$\textbf{Q}$ : There are $6$ children each offered a single scoop of any of $3$ flavors of ice cream. In how many ways can each child choose a flavor for their scoop so that some flavor of ice cream is selected by exactly $3$ children?
- I struggled with this for a bit. I'm counting this as $ 3 \cdot C(6,3) \cdot 2 \cdot 2 \cdot 1$ where $3$ is for the number of colors, $C(6,3)$ is choosing $3$ kids from $6$ to have one flavor and $2 \cdot 2 \cdot 1$ comes from the choices that the last $3$ children have.
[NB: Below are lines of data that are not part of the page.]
[src/grfr_pkg.sv]
`timescale 1ns / 1ps

package grfr_pkg;

   localparam int MAX_DIM    = 512;
   localparam int COORD_W    = $clog2(MAX_DIM);
   localparam int DIM_W      = $clog2(MAX_DIM + 1);
   localparam int ADDR_W     = $clog2(MAX_DIM * MAX_DIM);
   localparam int MEM_ADDR_W = ADDR_W + 1;
   localparam int MEM_DEPTH  = 2 ** MEM_ADDR_W;

   localparam int PIXEL_W     = 8;
   localparam int CSR_DATA_W  = 10;
   localparam int CSR_INDEX_W = 2;
   localparam int TURN_W      = 2;

   localparam int FRAME_DIM_RESET = 512;

   localparam int CMDQ_DEPTH = 4;
   localparam int CMDQ_PTR_W = $clog2(CMDQ_DEPTH);
   localparam int CMDQ_CNT_W = $clog2(CMDQ_DEPTH + 1);

   localparam int RSPQ_DEPTH = 4;
   localparam int RSPQ_PTR_W = $clog2(RSPQ_DEPTH);
   localparam int RSPQ_CNT_W = $clog2(RSPQ_DEPTH + 1);

   // width of the checker's count of accepted but unanswered pixels
   localparam int PENDING_W = 5;

   typedef enum logic [CSR_INDEX_W-1:0] {
      CSR_FRAME_WIDTH   = 2'd0,
      CSR_FRAME_HEIGHT  = 2'd1,
      CSR_QUARTER_TURNS = 2'd2
   } csr_index_type;

   typedef enum logic [TURN_W-1:0] {
      TURN_0   = 2'd0,
      TURN_90  = 2'd1,
      TURN_180 = 2'd2,
      TURN_270 = 2'd3
   } turn_type;

   // one pixel transaction as handed from the front to the back
   typedef struct packed {
      logic [ADDR_W-1:0]  rd_base;
      logic [COORD_W-1:0] rd_offset;
      logic [ADDR_W-1:0]  wr_base;
      logic [COORD_W-1:0] wr_offset;
      logic               fill_bank;
      logic [PIXEL_W-1:0] pixel;
      logic               primed;
      logic               frame_end;
   } cmd_type;

   function automatic logic [DIM_W-1:0] clamp_dim(input logic [CSR_DATA_W-1:0] value);
      logic [DIM_W-1:0] result;
      if (value == '0) begin
         result = DIM_W'(1);
      end else if (int'(value) > MAX_DIM) begin
         result = DIM_W'(MAX_DIM);
      end else begin
         result = DIM_W'(value);
      end
      return result;
   endfunction

endpackage

[src/grfr_front.sv]
`timescale 1ns / 1ps

module grfr_front (
   input  logic                             clock,
   input  logic                             reset,
   input  logic                             req_push,
   output logic                             req_full,
   input  logic [grfr_pkg::PIXEL_W-1:0]     req_pixel_in,
   input  logic                             csr_valid,
   output logic                             csr_ready,
   input  logic [grfr_pkg::CSR_INDEX_W-1:0] csr_index,
   input  logic [grfr_pkg::CSR_DATA_W-1:0]  csr_wdata,
   output logic                             cmd_push,
   input  logic                             cmd_full,
   output grfr_pkg::cmd_type                cmd_data
);
   import grfr_pkg::*;

   typedef struct packed {
      logic [COORD_W-1:0] rd_a;
      logic [DIM_W-1:0]   rd_b;
      logic [COORD_W-1:0] rd_offset;
      logic [COORD_W-1:0] wr_a;
      logic [DIM_W-1:0]   wr_b;
      logic [COORD_W-1:0] wr_offset;
      logic               fill_bank;
      logic [PIXEL_W-1:0] pixel;
      logic               primed;
      logic               frame_end;
   } stage_type;

   logic [DIM_W-1:0]   frame_width_ff, frame_width_in;
   logic [DIM_W-1:0]   frame_height_ff, frame_height_in;
   turn_type           quarter_turns_ff, quarter_turns_in;
   logic [COORD_W-1:0] column_count_ff, column_count_in;
   logic [COORD_W-1:0] row_count_ff, row_count_in;
   logic               fill_bank_ff, fill_bank_in;
   logic               primed_ff, primed_in;
   logic               stage_valid_ff, stage_valid_in;
   stage_type          stage_ff, stage_in;

   logic               accept;
   logic               csr_write;
   logic [DIM_W-1:0]   width_last;
   logic [DIM_W-1:0]   height_last;
   logic [COORD_W-1:0] x;
   logic [COORD_W-1:0] y;
   logic [COORD_W-1:0] x_mirror;
   logic [COORD_W-1:0] y_mirror;
   logic               last_col;
   logic               last_row;
   logic               last_pix;

   assign csr_ready = 1'b1;
   assign csr_write = csr_valid && csr_ready;
   assign req_full  = stage_valid_ff && cmd_full;
   assign accept    = req_push && !req_full;
   assign cmd_push  = stage_valid_ff && !cmd_full;

   // position in the frame, clamped to the current size
   always_comb begin
      width_last  = frame_width_ff - DIM_W'(1);
      height_last = frame_height_ff - DIM_W'(1);
      x = (DIM_W'(column_count_ff) < frame_width_ff) ? column_count_ff
                                                      : COORD_W'(width_last);
      y = (DIM_W'(row_count_ff) < frame_height_ff) ? row_count_ff
                                                    : COORD_W'(height_last);
      x_mirror = COORD_W'(width_last - DIM_W'(x));
      y_mirror = COORD_W'(height_last - DIM_W'(y));
      last_col = (DIM_W'(x) == width_last);
      last_row = (DIM_W'(y) == height_last);
      last_pix = last_col && last_row;
   end

   always_comb begin
      frame_width_in   = frame_width_ff;
      frame_height_in  = frame_height_ff;
      quarter_turns_in = quarter_turns_ff;
      if (csr_write) begin
         unique case (csr_index)
            CSR_FRAME_WIDTH: begin
               frame_width_in = clamp_dim(csr_wdata);
            end
            CSR_FRAME_HEIGHT: begin
               frame_height_in = clamp_dim(csr_wdata);
            end
            CSR_QUARTER_TURNS: begin
               quarter_turns_in = turn_type'(csr_wdata[TURN_W-1:0]);
            end
            default: begin
            end
         endcase
      end
   end

   always_comb begin
      column_count_in = column_count_ff;
      row_count_in    = row_count_ff;
      fill_bank_in    = fill_bank_ff;
      primed_in       = primed_ff;
      if (accept) begin
         priority if (last_pix) begin
            column_count_in = '0;
            row_count_in    = '0;
            fill_bank_in    = !fill_bank_ff;
            primed_in       = 1'b1;
         end else if (last_col) begin
            column_count_in = '0;
            row_count_in    = y + COORD_W'(1);
         end else begin
            column_count_in = x + COORD_W'(1);
            row_count_in    = y;
         end
      end
   end

   // operands for the raster read address and the rotated write address
   always_comb begin
      stage_in           = stage_ff;
      stage_valid_in     = stage_valid_ff;
      if (accept) begin
         stage_valid_in     = 1'b1;
         stage_in.rd_a      = y;
         stage_in.rd_b      = frame_width_ff;
         stage_in.rd_offset = x;
         stage_in.fill_bank = fill_bank_ff;
         stage_in.pixel     = req_pixel_in;
         stage_in.primed    = primed_ff;
         stage_in.frame_end = last_pix;
         unique case (quarter_turns_ff)
            TURN_90: begin
               stage_in.wr_a      = x;
               stage_in.wr_b      = frame_height_ff;
               stage_in.wr_offset = y_mirror;
            end
            TURN_180: begin
               stage_in.wr_a      = y_mirror;
               stage_in.wr_b      = frame_width_ff;
               stage_in.wr_offset = x_mirror;
            end
            TURN_270: begin
               stage_in.wr_a      = x_mirror;
               stage_in.wr_b      = frame_height_ff;
               stage_in.wr_offset = y;
            end
            TURN_0: begin
               stage_in.wr_a      = y;
               stage_in.wr_b      = frame_width_ff;
               stage_in.wr_offset = x;
            end
         endcase
      end else if (cmd_push) begin
         stage_valid_in = 1'b0;
      end
   end

   always_comb begin
      cmd_data.rd_base   = ADDR_W'(stage_ff.rd_a) * ADDR_W'(stage_ff.rd_b);
      cmd_data.rd_offset = stage_ff.rd_offset;
      cmd_data.wr_base   = ADDR_W'(stage_ff.wr_a) * ADDR_W'(stage_ff.wr_b);
      cmd_data.wr_offset = stage_ff.wr_offset;
      cmd_data.fill_bank = stage_ff.fill_bank;
      cmd_data.pixel     = stage_ff.pixel;
      cmd_data.primed    = stage_ff.primed;
      cmd_data.frame_end = stage_ff.frame_end;
   end

   always_ff @(posedge clock) begin
      if (reset) begin
         frame_width_ff   <= clamp_dim(CSR_DATA_W'(FRAME_DIM_RESET));
         frame_height_ff  <= clamp_dim(CSR_DATA_W'(FRAME_DIM_RESET));
         quarter_turns_ff <= TURN_0;
         column_count_ff  <= '0;
         row_count_ff     <= '0;
         fill_bank_ff     <= 1'b0;
         primed_ff        <= 1'b0;
         stage_valid_ff   <= 1'b0;
      end else begin
         frame_width_ff   <= frame_width_in;
         frame_height_ff  <= frame_height_in;
         quarter_turns_ff <= quarter_turns_in;
         column_count_ff  <= column_count_in;
         row_count_ff     <= row_count_in;
         fill_bank_ff     <= fill_bank_in;
         primed_ff        <= primed_in;
         stage_valid_ff   <= stage_valid_in;
      end
   end

   always_ff @(posedge clock) begin
      stage_ff <= stage_in;
   end

endmodule

[config.mk]
export PLATFORM = sky130hd
export DESIGN_NAME = grfr_front
export DESIGN_NICKNAME = d
export VERILOG_FILES = /design/src/grfr_pkg.sv /design/src/grfr_front.sv
export SDC_FILE = /design/constraint.sdc
export NUM_CORES = 1
export LEC_CHECK = 0
export ABC_AREA = 1
export BUFFER_PORTS_ARGS = -buffer_cell sky130_fd_sc_hd__buf_2
export CAP_MARGIN = 20
export CORE_MARGIN = 5
export CORE_UTILIZATION = 56
export DETAILED_ROUTE_END_ITERATION = 10
export PLACE_DENSITY = 0.78
export SETUP_SLACK_MARGIN = 0.1
export SLEW_MARGIN = 20
export SYNTH_ARGS = -nofsm -noshare
export SYNTH_HDL_FRONTEND = slang
export SYNTH_SLANG_ARGS = --single-unit
[constraint.sdc]
create_clock -name clock -period 4.6 [get_ports clock]
set_input_delay 0.69 -clock clock [delete_from_list [all_inputs] [get_ports clock]]
set_output_delay 0.69 -clock clock [all_outputs]
set_load 0.05 [all_outputs]
# Word-level counts from Yosys, hierarchy flattened
# Cells that the tools add are included.
dict set report word_totals {
  ff_bits 110
  latchBits 0
  ram_bits 0
  romBits 0
  input_bits 25
  n_memories 0
}
dict set report classes {
  n_addsub 6
  mul 2
  n_div 0
  n_lt_le_gt_ge 3
  eq_ne 7
  shift 0
  n_mux 11
  n_bitwise 0
  n_reduce_logical 15
}
# op count
set ops {}
lappend ops {{28-bit case mux with 4 select lines} 1}
lappend ops {{9-bit 2-to-1 mux} 6}
lappend ops {{9-bit by 10-bit multiplier with 18-bit output} 2}
lappend ops {{9-bit by 10-bit equality test with 1-bit output} 2}
lappend ops {{9-bit by 10-bit < comparator with 1-bit output} 2}
lappend ops {{10-bit 2-to-1 mux} 2}
lappend ops {{10-bit by 1-bit subtractor with 10-bit output (second input constant)} 2}
lappend ops {{9-bit by 1-bit adder with 9-bit output (second input constant)} 2}
lappend ops {{9-bit subtractor} 2}
lappend ops {{10-bit greater-than comparator (second input constant)} 1}
lappend ops {{10-bit zero test} 1}
lappend ops {{2-bit AND reduction} 4}
lappend ops {{2-bit equality test (second input constant)} 3}
lappend ops {{2-bit by 1-bit equality test with 1-bit output (second input constant)} 2}
lappend ops {{1-bit logical AND} 4}
lappend ops {{2-bit zero test} 2}
lappend ops {{1-bit zero test} 3}
lappend ops {{1-bit 2-to-1 mux} 2}
lappend ops {{2-bit nonzero test} 1}

# Longest topological paths before layout
# Gate-level depths: netlist (run 1).
dict set report depth {
  word_depth 5
  depth_mapped 25
}

# Worst setup path before layout (run 1)
# Ideal clock, no wire load.
dict set report synth_timing {
  path_type {register to output}
  startpoint {reg stage_ff[30] in the netlist's numbering}
  endpoint {out cmd_data[36] in the netlist's numbering}
  t_arrival_ps 4817
  setup_slack_ps -907
  stages_incl_launch_ff 20
  path_buffers 1
  cell_sequence {edfxtp_1 -> clkbuf_1 -> nand2_1 -> fa_1 -> inv_1 -> fa_1 -> fa_1 -> inv_1 -> fa_1 -> inv_1 -> ha_1 -> a21oi_1 -> o21ai_0 -> a21oi_1 -> o21ai_0 -> a21o_1 -> nand2_1 -> nand2_1 -> a21oi_1 -> xor2_1}
}
# item line_no
set synth_rtl {}
lappend synth_rtl {{start, declared} grfr_front.sv:40} ;# stage_type stage_ff, stage_in;
lappend synth_rtl {{start signal, assigned} grfr_front.sv:191} ;# stage_ff <= stage_in;
lappend synth_rtl {{end, declared} grfr_front.sv:15} ;# output grfr_pkg::cmd_type cmd_data

==> run_results.csv, run 1 <==
group,metric,value,unit
critical_path,worstPathArrival,4720,ps
critical_path,critPathRequiredTime,3910,ps
logic_synthesis,netlist_instances,1637,
sta,rsz0062_at_grt,"yes",
cells_and_area,fin_area,16000,um2
clock_network,root_buffer,"clkbuf_16",
power,power.density,526,nW/um2
floorplan,io_pins,93,
floorplan,placeableCoreArea,21900,um2
logic_synthesis,ys.flop_type,"edfxtp_1",
floorplan,die_area,25300,um2
route,num_vias,11600,
placement,place_hpwl,24.6,mm
placement,place_congestion,0.920,
worst_hold_path,hold_class,"reg2reg",
placement,post-place-ws,-483,ps
floorplan,rows,54,
clock_network,insertion_delay,360,ps
logic_synthesis,synth_edf_count,67,
cells_and_area,drive_gt1_share,28.4,%
clock_network,cts_buffer_depth,2,
critical_path,cp_num_cells,20,
worst_hold_path,whs_path_depth,0,
clock_network,cts_tree,"built",
critical_path,max_stage_delay,520,ps
logic_synthesis,ys_types,52,
sta,fmax,0.185,GHz
sta,period_share,118,%
sta,hold_violations,0,
placement,port_buffers,91,
sta,setup_slack,-812,ps
critical_path,worstSetupPathType,"reg2out",
sta,finalSetupViolCount,23,
logic_synthesis,syn-num-nets,1886,
clock_network,numClockSinks,110,
sta,fin_skew,10.7,ps
critical_path,r2r_slack,490,ps
power,peakVddDrop,579,uV
outcome,violations,"setup timing",
logic_synthesis,ys_seq_area_share,23.0,%
critical_path,cp_max_fo,4,
critical_path,r2r_end,"stage_ff[36]",
placement,placed_area,14200,um2
sta,maxSlewViolCount,0,
critical_path,slowest_stage,"fa_1",
grt,grt_pass1_wl,53.7,mm
sta,holdWs,459,ps
critical_path,cp_top_family,"adder cells",
clock_network,cts_buffers,9,
cells_and_area,area_growth_syn_to_layout,28.1,%
critical_path,cp-start-kind,"flip-flop",
clock_network,cts-htree-levels,3,
route,drt-initial-drc-count,1174,
grt,grt_usage,25.2,%
clock_network,clkSlewWorstSetupHoldPaths,90,ps
route,vias_per_cell,5.44,
logic_synthesis,async_reset_ff_share,0,%
power,leakage,0.00839,uW
clock_network,ctsHoldBuffers,0,
route,firstDrtPassIters,8,
grt,grt.overflow.total,0,
critical_path,crit_buf_inv,5,
worst_hold_path,min_from,"primed_ff",
job,drv_cap,0,
route,drc,0,
grt,antenna_found_initial,0,
route,wl_per_cell,16.7,um
logic_synthesis,avgSynthCellArea,7.62,um2
sta,worst_slew_pin_slew,990,ps
worst_hold_path,hold_end,"cmd_data[1]",
logic_synthesis,yosysWarnings,0,
sta,finalCriticalPeriod,5410,ps
route,wirelength,35.5,mm
cells_and_area,antenna_cells,0,
outcome,status,"finished with violations",
floorplan,start_util,57.0,%
grt,grt_start_max_net_pins,72,
cells_and_area,fin_util,73.0,%
route,ant_nets,0,
placement,dp_cells,2031,
grt,grt_pass1_vias,11400,
cells_and_area,nets,2092,
critical_path,worstSetupEndpointType,"output port",
floorplan,die_h,159,um
critical_path,r2r_start,"frame_width_ff[5]",
critical_path,crit_chain,"buf_4 -> nand2_1 -> inv_1 -> fa_1 -> inv_1 -> fa_1 -> fa_1 -> fa_1 -> inv_2 -> ha_4 -> a21oi_2 -> o21ai_2 -> a21oi_2 -> o21ai_1 -> a21o_1 -> nand2_1 -> nand2_2 -> a21oi_4 -> xor2_4 -> buf_8",
sta,relSlewSlack,33.6,%
critical_path,cpMostUsedCell,"fa_1",
floorplan,die-width,159,um
cells_and_area,stdcell_count,2128,
logic_synthesis,synth_area,12500,um2
critical_path,r2r_cells,24,
logic_synthesis,ys_ff_latch,110,
[logic make-up after synthesis]
logic type,Yosys count,share of synthesized area (%)
other,1,0.0301
buffers and inverters,467,15.2
adder cells (fa/ha/maj),224,29.3
flip-flops,110,23.0
AND/OR/NAND/NOR,610,20.9
AO/OA/AOI/OAI,174,7.86
XOR/XNOR,51,3.64
[registers in the layout, indices dropped and copies added, names as in the netlist]
signal            count
stage_valid_ff        1
fill_bank_ff          1
column_count_ff       9
frame_height_ff      10
primed_ff             1
frame_width_ff       10
cmd_data             29
quarter_turns_ff      2
stage_ff             38
row_count_ff          9
[layer usage]
layer  track usage (%)  part of all wire [%]  up-vias
met2              44.5                    50      540
met1              31.8                    38     5494
met3              3.18                   7.1      128
met5                 0                     0        -
met4              9.23                   4.5        0
li1                  -                     -     5414
[synth_stat cells (2+ instances only)]
cell type	count	area, um2
xor2_1	36	315
a21oi_1	78	390
nand2_1	432	1620
nor2_2	3	18.8
edfxtp_1	67	2010
nor4_1	2	12.5
nor3_1	12	60.1
fa_1	114	2280
o211ai_1	2	15.0
clkbuf_1	52	195
a31oi_1	2	12.5
xnor2_1	14	123
buf_6	3	33.8
a21boi_0	2	15.0
o21ai_1	8	40.0
nor2_1	48	180
o31ai_1	2	15.0
o22ai_1	2	12.5
o2111ai_1	5	43.8
nor2_4	3	33.8
nand3_4	2	35.0
buf_4	31	233
inv_2	8	30.0
inv_1	370	1390
o21a_1	2	15.0
a211oi_1	2	15.0
o21ai_2	2	17.5
a21o_1	3	22.5
nand2_2	8	50.1
ha_1	110	1380
dfxtp_1	43	861
nand3_2	6	60.1
clkinv_2	2	10.0
nand3_1	63	315
or2_2	3	18.8
nand4_1	23	144
o21ai_0	57	285
[how the worst max path moves through the flow]
stage                   endpoint         start
floorplan           cmd_data[36]  stage_ff[30]
finish              cmd_data[36]  stage_ff[34]
CTS                 cmd_data[36]  stage_ff[23]
global route        cmd_data[60]  stage_ff[60]
detailed placement  cmd_data[36]  stage_ff[30]
global placement    cmd_data[36]  stage_ff[30]
[layout by cell type (no fill, tap or decap), types with 10 or more instances in the layout]
cell / count
nand3_2: 13
nand2_2: 44
nand3_1: 56
inv_2: 48
ha_4: 23
buf_6: 63
buf_4: 148
xor2_1: 25
dfxtp_1: 43
nor2_1: 42
nand4_1: 23
edfxtp_1: 67
ha_1: 86
a21oi_1: 61
nand2_1: 385
fa_1: 109
inv_1: 330
buf_2: 65
o21ai_0: 45
nand2_4: 10
[report_power, final]
group	total, uW	switching (uW)	internal [uW]
clock network	803	412	391
registers	1200	70.5	1130
logic	6400	3710	2690
total	8410	4200	4210
[stage by stage]
stage	setup TNS (ps)	total power, uW
final	-12380	8410
after global routing	-15590	8900
after CTS	-9300	7920
after detailed placement	-4280	6310
after global placement	-3180	6180
after floorplan	-957	5010
[cell type report]
| class | instances | area (um2) |
|---|---|---|
| clock buffers | 9 | 225 |
| inverters | 380 | 1430 |
| fillers | 1488 | 5920 |
| flip-flops and latches | 110 | 2870 |
| clock inverters | 7 | 85.1 |
| repair buffers | 282 | 2230 |
| well taps | 280 | 350 |
| multi-input cells | 1060 | 8780 |
[repair_timing]
| item | in CTS | in global routing |
|---|---|---|
| gates resized for setup | 163 | 72 |
| setup endpoints to repair | 25 | 26 |
| buffers inserted | 61 | 25 |
| hold endpoints to repair | 0 | 0 |
| pin swaps | 88 | 64 |
(Power assumes the default switching activity.)
==> run 2: changes to the inputs <==
--- a/config.mk
+++ b/config.mk
@@ -10,6 +10,7 @@
 export CAP_MARGIN = 20
 export CORE_MARGIN = 5
 export CORE_UTILIZATION = 56
+export CTS_BUF_LIST = sky130_fd_sc_hd__clkbuf_4 sky130_fd_sc_hd__clkbuf_8
 export DETAILED_ROUTE_END_ITERATION = 10
 export PLACE_DENSITY = 0.78
 export SETUP_SLACK_MARGIN = 0.1
==> run 2 against run 1 <==
Effect of this change:
- the flow still finishes with violations (setup timing)
- clock power down 24%
- design area shrank 1.7%
- core utilization is 1.2 points lower
- total power down 3.9%
- clock-buffer cell count did not move
- global-route usage up 0.32 points
- hold slack worse by 6.0 ps
- sequential share of layout area is 0.30 points higher
- first-iteration DRC count shrank 17%
- worst setup slack got worse by 58 ps
- critical path type unchanged
- highest routed layer unchanged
I'm doing something wrong though as this is not correct. Could someone help point me in the right direction? Thank you.
Best Answer
I think this might be the way @geometry fanatic the mistake you are making is that in the $2.2.1 $ allows the case where two children have the same flavour(other than the flavour assigned to the other $3$). This violates the constraint in the question.So the problem will be solved with the principle of exclusion. So it should be $(3.C(6,3).2.2.2)-6 = 474$. Subtracting $6$ removes the cases where we have two children having the same flavour(of the leftover $2$ flavour). So the other three left children will have the case where all three have same flavour.for eg if we have flavours $f_1 \space f_2 \space and \space f_3$ then $ f_1f_1f_1f_2f_2f_2$ will be a case. I hope it is clear now.